Well Kap, it still does not reach to the level of a proper theory. What science calls this is an hypothesis (otherwise known as a scientific wild ass guess or SWAG).

 

Don't get me wrong, that is really one of the most important parts of science.

 

Over your years, you have probably run into at least one text book version of how science works. It was no doubt brutally clean and efficient. However, scientists are still regular people. They just have jobs in that field.

 

An alternative and more human version could go something like this:

 

First, a scientist looks at what is out there and says something along the lines of “that is funny” or “that doesn't quite work”.

 

Second come the SWAG. This is arguably the most important part of the deal. Without SWAGs, we can't ever go anywhere else.

 

Now if the SWAG is true, then there should be consequences that we can check for. It might happen that it takes a few years before we can check for those consequences but if we check them and they work out, that is evidence for the SWAG being valid.
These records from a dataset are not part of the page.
$ cat src/rtl/ray_sched.sv
// Ray launch scheduler: walks the per-frame ray grid, launches one march per
// MARCH_CLKS clocks while active, and turns tester results into 8-bit shades.
module ray_sched #(
    parameter int unsigned MARCH_CLKS = 8
) (
    input  logic               clk,
    input  logic               rst,
    input  logic               frame_start,
    input  logic               line_start,
    input  logic               active,
    input  logic signed [15:0] cx,
    input  logic signed [15:0] cy,
    input  logic signed [15:0] cz,
    input  logic signed [15:0] bx,
    input  logic signed [15:0] by,
    input  logic signed [15:0] bz,
    input  logic signed [15:0] ux,
    input  logic signed [15:0] uy,
    input  logic signed [15:0] uz,
    input  logic signed [15:0] vx,
    input  logic signed [15:0] vy,
    input  logic signed [15:0] vz,
    output logic               march_start,
    output logic signed [15:0] px,
    output logic signed [15:0] py,
    output logic signed [15:0] pz,
    output logic signed [15:0] rx,
    output logic signed [15:0] ry,
    output logic signed [15:0] rz,
    input  logic               hit_in,
    input  logic signed [15:0] light_in,
    output logic [7:0]         shade,
    output logic               shade_valid
);

    localparam logic [3:0] LAST_PHASE = 4'(MARCH_CLKS - 1);

    typedef enum logic {
        S_IDLE,
        S_MARCH
    } state_t;

    state_t             r_state;
    logic [3:0]         r_phase;
    logic               r_armed;
    logic signed [15:0] r_ux, r_uy, r_uz;
    logic signed [15:0] r_vx, r_vy, r_vz;
    logic signed [15:0] r_row_x, r_row_y, r_row_z;
    logic signed [15:0] r_ray_x, r_ray_y, r_ray_z;
    logic [7:0]         w_shade;

    // Clamp the tester's signed light value into the 0..255 pixel range.
    always_comb begin
        w_shade = 8'd0;
        if (hit_in) begin
            if (light_in < 16'sd0)
                w_shade = 8'd0;
            else if (light_in > 16'sd255)
                w_shade = 8'd255;
            else
                w_shade = light_in[7:0];
        end
    end

    // Phase counts 0..MARCH_CLKS-1 starting in the launch cycle, so the
    // capture/relaunch edge falls exactly MARCH_CLKS clocks after a launch.
    always_ff @(posedge clk or posedge rst) begin
        if (rst) begin
            r_state     <= S_IDLE;
            r_phase     <= 4'd0;
            r_armed     <= 1'b0;
            r_ux        <= 16'sd0;
            r_uy        <= 16'sd0;
            r_uz        <= 16'sd0;
            r_vx        <= 16'sd0;
            r_vy        <= 16'sd0;
            r_vz        <= 16'sd0;
            r_row_x     <= 16'sd0;
            r_row_y     <= 16'sd0;
            r_row_z     <= 16'sd0;
            r_ray_x     <= 16'sd0;
            r_ray_y     <= 16'sd0;
            r_ray_z     <= 16'sd0;
            px          <= 16'sd0;
            py          <= 16'sd0;
            pz          <= 16'sd0;
            rx          <= 16'sd0;
            ry          <= 16'sd0;
            rz          <= 16'sd0;
            march_start <= 1'b0;
            shade       <= 8'd0;
            shade_valid <= 1'b0;
        end else begin
            march_start <= 1'b0;
            shade_valid <= 1'b0;
            if (frame_start) begin
                px      <= cx;
                py      <= cy;
                pz      <= cz;
                r_ux    <= ux;
                r_uy    <= uy;
                r_uz    <= uz;
                r_vx    <= vx;
                r_vy    <= vy;
                r_vz    <= vz;
                r_row_x <= bx;
                r_row_y <= by;
                r_row_z <= bz;
                r_ray_x <= bx;
                r_ray_y <= by;
                r_ray_z <= bz;
                r_state <= S_IDLE;
                r_phase <= 4'd0;
                r_armed <= 1'b1;
            end else if (line_start) begin
                r_ray_x <= r_row_x;
                r_ray_y <= r_row_y;
                r_ray_z <= r_row_z;
                r_row_x <= r_row_x + r_vx;
                r_row_y <= r_row_y + r_vy;
                r_row_z <= r_row_z + r_vz;
                r_state <= S_IDLE;
                r_phase <= 4'd0;
                r_armed <= 1'b1;
            end else begin
                case (r_state)
                    S_IDLE: begin
                        r_phase <= 4'd0;
                        if (r_armed && active) begin
                            march_start <= 1'b1;
                            rx          <= r_ray_x;
                            ry          <= r_ray_y;
                            rz          <= r_ray_z;
                            r_ray_x     <= r_ray_x + r_ux;
                            r_ray_y     <= r_ray_y + r_uy;
                            r_ray_z     <= r_ray_z + r_uz;
                            r_state     <= S_MARCH;
                        end
                    end
                    S_MARCH: begin
                        if (r_phase == LAST_PHASE) begin
                            shade_valid <= 1'b1;
                            shade       <= w_shade;
                            r_phase     <= 4'd0;
                            if (active) begin
                                march_start <= 1'b1;
                                rx          <= r_ray_x;
                                ry          <= r_ray_y;
                                rz          <= r_ray_z;
                                r_ray_x     <= r_ray_x + r_ux;
                                r_ray_y     <= r_ray_y + r_uy;
                                r_ray_z     <= r_ray_z + r_uz;
                            end else begin
                                r_state <= S_IDLE;
                            end
                        end else begin
                            r_phase <= r_phase + 4'd1;
                        end
                    end
                    default: begin
                        r_state <= S_IDLE;
                        r_phase <= 4'd0;
                    end
                endcase
            end
        end
    end

endmodule
$ cat config.mk
export PLATFORM = sky130hd
export DESIGN_NAME = ray_sched
export DESIGN_NICKNAME = d
export VERILOG_FILES = /design/src/rtl/ray_sched.sv
export SDC_FILE = /design/constraint.sdc
export NUM_CORES = 1
export LEC_CHECK = 0
export ABC_CLOCK_PERIOD_IN_PS = 12600
export CAP_MARGIN = 25
export CORE_UTILIZATION = 53
export DETAILED_ROUTE_END_ITERATION = 10
export PLACE_DENSITY = 0.82
export RECOVER_POWER = 25
export SETUP_SLACK_MARGIN = 0.2
export SLEW_MARGIN = 10
export SYNTH_ARGS = -nofsm -noshare
export SYNTH_HDL_FRONTEND = slang
export SYNTH_SLANG_ARGS = --single-unit
$ cat constraint.sdc
create_clock -name clk -period 12.6 [get_ports clk]
set_input_delay 2.52 -clock clk [delete_from_list [all_inputs] [get_ports clk]]
set_output_delay 2.52 -clock clk [all_outputs]
set_load 0.03 [all_outputs]
==> run metrics, run 1 <==
outcome=finished with violations; failing checks=capacitance limit, slew limit; DR DRC count=0; Site Rows=63; worst vdd ir=102 uV; Syn Area/Cell=slightly above 10 um2; Yosys top cell by area=dfrtp_1; Port Buf Inserts=319; final setup TNS=0 ns; Post-synth EDFFs=0; Cells after DPL=2236; Final Setup Violations=0; final net count=2195; FF+latch area=7610 um2; Pre-antenna DRT Iters=5; top cells by area in the synthesized netlist=dfrtp_1 (47%), mux2_2 (10%), ha_1 (7.1%); I/O pin count=320; first-pass GRT wire length=69500 um; Worst-path clk slew=0.05 ns; WP buf/inv=2; Synth Flop Type=dfrtp_1; multi-input logic area=approximately 8000 um2; CP Depth=2; CTS Sinks=304; RSZ-0062 raised after global routing=no; Top delay family on crit path=buffers and inverters; final hold vios=0; CP max-delay cell=clkinvlp_2; worst endpoint data arrival time=6.34 ns; hold depth=2; per-cell routed wire length=19.1 um; post_cts resized=0; Detailed Place HPWL=31900 um; WS Path Type=input pin to async pin; Min-Delay Path Class=register to register; Cell Pwr Density=162 nW/um2; Worst slew margin=-284%; Overall Power=0.00336 W; flops & latches, synth=a little over 300; CTS tree=yes; critical path required time=~12 ns; Die X=176 um; Post-Syn Instances=between 1.5k and 2k; root buffer cell=clkbuf_16; TritonCTS Buffers=35; Static Leak=slightly above 9 nW; reg2reg path depth=10; Post-Syn Nets=approximately 1.9k; routability congestion estimate=slightly above 0.9; gr usage total=~28%; Worst path max stage delay=between 3 and 4 ns; Post-DRT Antenna Nets=0; final worst path period need=6.77 ns; initial antenna violation count=1; antenna diode count=0; fin. max-slew vios=131; critical path startpoint category=input pin; Syn-to-layout area delta=28.7%; worst slew pin tran=5.73 ns; register area share after synthesis=47.1%; vias in the first global route=~13k; area share of the largest cell type after synthesis=47.1%; worst path cell trace=dlygate4sd3_1, clkinvlp_2; fillers=2255; drt total wl=between 40000 and 50000 um; Setup Buffers After CTS=0; 1st-iter DRT viols=1236; largest net degree at the start of global routing=~180; fin crit share=53.7%; Vias/cell=roughly 5.8; die area=~31000 um2; total gr overflow=0; MaxCap Viol Count=1; Ys Warns=0; share of cells above drive strength 1=12.1%; Peak Freq=0.148 GHz; DR vias=13.4k; critical path endpoint category=async pin; Clock Skew=between 0.008 and 0.009 ns; Skew-Pair Late Insertion Delay=about 0.51 ns; hold buffers post-CTS=0; H-tree Lvls=2; async set or reset register ratio after synthesis=100%; Core ar.=29800 um2; post-route insts no fill=roughly 2.3k; Netlist cell types=64; critical path fanouts, max=130; area of the mapped netlist=16100 um2; Die Ht=~180 um; clock buffer depth=3; Initial Utilization=a little over half
==> cell usage after synthesis (3+ instances only) <==
master,n
dfrtp_1,304
nand2_1,252
mux2_2,145
a21oi_1,136
nor2_1,95
ha_1,91
o21ai_0,76
clkbuf_1,65
xnor2_1,53
nor3_1,31
o22ai_1,28
o21ai_1,25
xor2_1,24
a21o_1,20
inv_1,20
a211oi_1,18
o21bai_1,18
mux2i_1,17
nand3_1,15
o21a_1,15
a31oi_1,12
o211ai_1,11
nand2b_1,10
and2_1,9
and3_1,8
o31ai_1,7
buf_1,6
fa_1,6
or3_1,6
nor4_1,5
a311o_1,4
nand4_1,4
nor2b_1,4
a211o_1,3
a211oi_2,3
a21oi_2,3
==> stage by stage <==
| step | area, um2 | hold WS [ns] | setup WS [ns] | util (%) |
|---|---|---|---|---|
| final | 20800 | 0.479 | 5.83 | 69.7 |
| after global routing | 20800 | 0.495 | 4.81 | 69.7 |
| after CTS | 20800 | 0.477 | 7.79 | 69.7 |
| after detailed placement | 19600 | 0.463 | 7.27 | 65.9 |
| after global placement | 19600 | 0.453 | 7.32 | 65.9 |
| after floorplan | 16100 | 0.441 | 1.68 | - |
==> cells by family after synthesis <==
kind of cell / after synthesis / share of synthesized area (%)
muxes: 162 / 11.2
AOI/OAI and AO/OA: 410 / 15.9
adders and majority gates: 97 / 7.80
buffers and inverters: 94 / 2.19
xor gates and xnor gates: 77 / 4.18
DFF: 304 / 47.1
and+or+nand+nor: 446 / 11.6
==> report_power, final <==
group,internal (W),switching (W),leakage [nW]
registers,0.00111,0.000128,3.63
clock network,0.000609,0.000392,0.564
logic,0.000510,0.000606,4.86
total,0.00223,0.00113,9.05
==> layer usage <==
layer,global-route usage [%],routed length [um]
met5,0,13
met4,8.55,1150
met3,5.28,4020
met2,41.5,19100
met1,41.7,19600
==> worst min-delay path, cell delays in order (launching register included) <==
cell and delay, ns:
dfrtp_1 0.34, nand2_1 0.05, nand2_1 0.05
==> final timing paths <==
kind                                         from                      end  slack, ns
max                                           rst   r_ray_y[8]$_DFFE_PP0P_       5.83
min                             rx[3]$_DFFE_PP0P_        rx[3]$_DFFE_PP0P_       0.48
max reg2reg                r_ray_z[0]$_DFFE_PP0P_  r_ray_z[12]$_DFFE_PP0P_       9.55
min reg2reg                     rx[3]$_DFFE_PP0P_        rx[3]$_DFFE_PP0P_       0.48
max in group clk                      frame_start  r_ray_x[15]$_DFFE_PP0P_       7.89
min in group asynchronous                     rst       py[13]$_DFFE_PP0P_       4.23
==> layout by cell type (no fill, tap or decap), types with 4 or more instances in the layout <==
cell / synthesis / final
a211oi_1: 18 / 18
a21o_1: 20 / 20
a21oi_1: 136 / 136
a311o_1: 4 / 4
a31oi_1: 12 / 12
and2_1: 9 / 9
and3_1: 8 / 8
buf_4: 0 / 9
clkbuf_1: 65 / 5
clkbuf_16: 0 / 37
clkbuf_8: 0 / 11
clkdlybuf4s50_1: 0 / 316
clkinv_2: 0 / 4
dfrtp_1: 304 / 304
fa_1: 6 / 6
ha_1: 91 / 91
inv_1: 20 / 19
mux2_2: 145 / 144
mux2i_1: 17 / 17
nand2_1: 252 / 251
nand2b_1: 10 / 10
nand3_1: 15 / 15
nand4_1: 4 / 4
nor2_1: 95 / 95
nor2b_1: 4 / 4
nor3_1: 31 / 31
nor4_1: 5 / 5
o211ai_1: 11 / 11
o21a_1: 15 / 15
o21ai_0: 76 / 76
o21ai_1: 25 / 25
o21bai_1: 18 / 18
o22ai_1: 28 / 28
o31ai_1: 7 / 7
or3_1: 6 / 6
xnor2_1: 53 / 53
xor2_1: 24 / 24
==> cell type report <==
cell class	count	share of cell area, %
multi-input combinational	1192	39.4
sequential	304	36.6
clock buffer	52	5.21
timing repair buffer	329	15.8
tap	390	2.35
clock inverter	5	0.241
inverter	22	0.404
No activity file was read; power rests on OpenSTA's default activity.
==> run 2, diff against run 1 <==
--- a/config.mk
+++ b/config.mk
@@ -5,7 +5,7 @@
 export SDC_FILE = /design/constraint.sdc
 export NUM_CORES = 1
 export LEC_CHECK = 0
-export ABC_CLOCK_PERIOD_IN_PS = 12600
+export ABC_CLOCK_PERIOD_IN_PS = 6800
 export CAP_MARGIN = 25
 export CORE_UTILIZATION = 53
 export DETAILED_ROUTE_END_ITERATION = 10
==> constraint.sdc (replaced) <==
create_clock -name clk -period 6.8 [get_ports clk]
set_input_delay 1.36 -clock clk [delete_from_list [all_inputs] [get_ports clk]]
set_output_delay 1.36 -clock clk [all_outputs]
set_load 0.03 [all_outputs]
==> run 2 against run 1 <==
The flow still finishes with violations (capacitance limit, slew limit). Flip-flop and latch count unchanged. Core utilization increased by 0.31 points. Critical path depth increased by 5. Setup slack got worse by 2.9 ns. Via count increased by 0.58%. Register-to-register slack got worse by 6.2 ns. Power increased by 87%. Final cell count increased by 0.31%. Die area unchanged. Hold slack got worse by 0.0066 ns.
==> run metrics, run 2 (synthesis results as in run 1) <==
outcome=finished with violations (unchanged); failing checks=capacitance limit, slew limit (unchanged); Die Ht=176 um (unchanged); final hold vios=0 (unchanged); hold buffers post-CTS=0 (unchanged); Pre-antenna DRT Iters=6 (was 5); Hold Startpoint=rz[13]$_DFFE_PP0P_ (was rx[3]$_DFFE_PP0P_); drt total wl=44000 um (was 43900 um); critical path startpoint category=input pin (unchanged); routability congestion estimate=0.944 (was 0.934); most used cell, CP=nor2_1; Core ar.=29800 um2 (unchanged); Cell Pwr Density=302 nW/um2 (was 162 nW/um2); Worst slew margin=-3.30% (was -284%); largest net degree at the start of global routing=189 (was 176); Vias/cell=5.85 (was 5.83); critical path fanouts, max=110 (was 130); Worst Hold End=rz[13]$_DFFE_PP0P_ (was rx[3]$_DFFE_PP0P_); CTS tree=yes (unchanged); die area=31100 um2 (unchanged); Skew-Pair Late Insertion Delay=0.51 ns (about the same); H-tree Lvls=2 (unchanged); Final Setup Violations=0 (unchanged); Port Buf Inserts=319 (unchanged); first-pass GRT wire length=70300 um (was 69500 um); critical path required time=7.18 ns (was 12.18 ns); initial antenna violation count=1 (unchanged); 1st-iter DRT viols=1083 (was 1236); Syn-to-layout area delta=29.3% (was 28.7%); antenna diode count=0 (unchanged); Setup Buffers After CTS=0 (unchanged); TritonCTS Buffers=34 (was 35); slack of the critical path=2.93 ns (was 5.83 ns); I/O pin count=320 (unchanged); clock buffer depth=3 (unchanged); Place WS=2.38 ns (was 7.27 ns); Static Leak=9.08 nW (was 9.05 nW); final setup TNS=0 ns (unchanged); Die X=176 um (unchanged); CP max-delay cell=clkinv_1 (was clkinvlp_2); worst path cell trace=clkbuf_8, clkinv_1, buf_4, nand2_1, nor2_1, a2111oi_0, nor2_1 (was dlygate4sd3_1, clkinvlp_2); critical path endpoint category=register (was async pin); fin crit share=56.8%; worst vdd ir=184 uV (was 102 uV); worst endpoint data arrival time=4.25 ns (was 6.34 ns); most frequent cells in the layout=clkdlybuf4s50_1 (316), dfrtp_1 (304), nand2_1 (251) (unchanged); root buffer cell=clkbuf_16 (unchanged); final net count=2197 (was 2195); reg2reg path depth=7 (was 10); vias in the first global route=13.3k (was 13.1k); DR vias=13.5k (was 13.4k); Site Rows=63 (unchanged); total gr overflow=0 (unchanged); CTS Sinks=304 (unchanged); WS Path Type=input pin to register (was input pin to async pin); Worst path max stage delay=0.81 ns (was 3.16 ns); fin. max-slew vios=29 (was 131); Overall Power=0.00630 W (was 0.00336 W); Worst-path clk slew=0.06 ns (was 0.05 ns); Peak Freq=between 0.2 and 0.3 GHz; worst slew pin tran=1.55 ns (was 5.73 ns); final worst path period need=3.87 ns; Post-DRT Antenna Nets=0 (unchanged); RR Endpoint=r_ray_z[10]$_DFFE_PP0P_ (was r_ray_z[12]$_DFFE_PP0P_); Min-Delay Path Class=register to register (unchanged); post_cts resized=0 (unchanged); Detailed Place HPWL=31800 um (was 31900 um); per-cell routed wire length=19.1 um (about the same); commonest non-fill, non-tap cell in the layout=clkdlybuf4s50_1 (unchanged); DR DRC count=0 (unchanged); Initial Utilization=54.2% (unchanged); share of cells above drive strength 1=12.5% (was 12.1%); gr usage total=28.5% (was 28.1%); Clock Skew=0.00726 ns (was 0.00870 ns); reg2reg start=r_phase[0]$_DFF_PP0_ (was r_ray_z[0]$_DFFE_PP0P_); FF-to-FF setup slack=3.34 ns (was 9.55 ns); RSZ-0062 raised after global routing=no (unchanged); hold depth=2 (unchanged); MaxCap Viol Count=1 (unchanged)
## run 2: final cells by class
type	count	area (um2)
clock inverters	16	193
inverters	22	83.8
clock buffers	45	996
well taps	390	488
fillers	2189	8940
flip-flops and latches	304	7610
repair buffers	332	3310
multi-input cells	1192	8180
## run 2: worst max-delay path by stage
stage	slack (ns)	start	to
global placement	2.49	frame_start	r_ray_z[10]$_DFFE_PP0P_
global route	2.62	frame_start	r_ray_z[10]$_DFFE_PP0P_
CTS	2.88	frame_start	r_ray_y[12]$_DFFE_PP0P_
detailed placement	2.38	frame_start	r_ray_z[10]$_DFFE_PP0P_
finish	2.93	frame_start	r_ray_z[10]$_DFFE_PP0P_
floorplan	1.40	rst	march_start$_DFF_PP0_
## run 2: worst max-delay path, delay by kind of cell
family                 cells  cell delay [ns]
AOI/OAI and AO/OA          1             0.48
buffers and inverters      3             1.95
and+or+nand+nor            3             0.43
## run 2: power breakdown
part / internal [W] / total, W / switching, W
Clock: 0.00119 / 0.00194 / 0.000750
Combinational: 0.000947 / 0.00207 / 0.00112
Sequential: 0.00206 / 0.00229 / 0.000230
## run 2: routing by layer
| metal | wire length, um | up-vias | track usage, % |
|---|---|---|---|
| li1 | - | 6280 | - |
| met1 | 19000 | 6370 | 41.0 |
| met2 | 19100 | 712 | 42.1 |
| met3 | 4650 | 89 | 6.68 |
| met4 | 1350 | 0 | 9.73 |
| met5 | 0 | - | 0 |
## run 2: per-stage QoR
stage	hold slack (ns)	utilization [%]	cells	instance area (um2)
global route	0.501	70.0	2301	20900
detailed placement	0.462	65.9	2238	19600
floorplan	0.441	-	1590	16100
finish	0.472	70.0	2301	20900
global placement	0.452	65.9	2238	19600
CTS	0.477	69.9	2299	20800
==> run 3, diff against run 2 <==
--- a/config.mk
+++ b/config.mk
@@ -5,7 +5,7 @@
 export SDC_FILE = /design/constraint.sdc
 export NUM_CORES = 1
 export LEC_CHECK = 0
-export ABC_CLOCK_PERIOD_IN_PS = 6800
+export ABC_CLOCK_PERIOD_IN_PS = 3900
 export CAP_MARGIN = 25
 export CORE_UTILIZATION = 53
 export DETAILED_ROUTE_END_ITERATION = 10
==> constraint.sdc (replaced) <==
create_clock -name clk -period 3.9 [get_ports clk]
set_input_delay 0.78 -clock clk [delete_from_list [all_inputs] [get_ports clk]]
set_output_delay 0.78 -clock clk [all_outputs]
set_load 0.03 [all_outputs]
==> run 3 against run 2 <==
The run still ends with capacitance limit, slew limit left. Global-route usage increased by 0.31 points. Power up 73%. Clock skew is 0.014 ns higher. Via count is 0.98% higher. Combinational power up 75%. Final cell count grew 0.56%. Sequential power rose by 74%. Setup slack worse by 2.1 ns. Die area unchanged. Core utilization down 0.050 points. First-iteration DRC count grew 11%. Hold slack got worse by 0.0011 ns. Critical path type unchanged. Largest cell class unchanged. Largest power group unchanged. Highest routed layer unchanged.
At that point, we have a real theory.

 

Really, the fact that theists don't get that basic point is the reason why they get mileage from crap like “evolution is only a theory”. Sure, it is a theory. But that fails to tell what actually happened. Darwin made a SWAG. Right around the same time, Mendel made a different SWAG which led to the modern science of genetics. Yah, it took about 70 or so years before anyone realized that the two were connected but today, we have what is known in scientific circles as the modern synthesis.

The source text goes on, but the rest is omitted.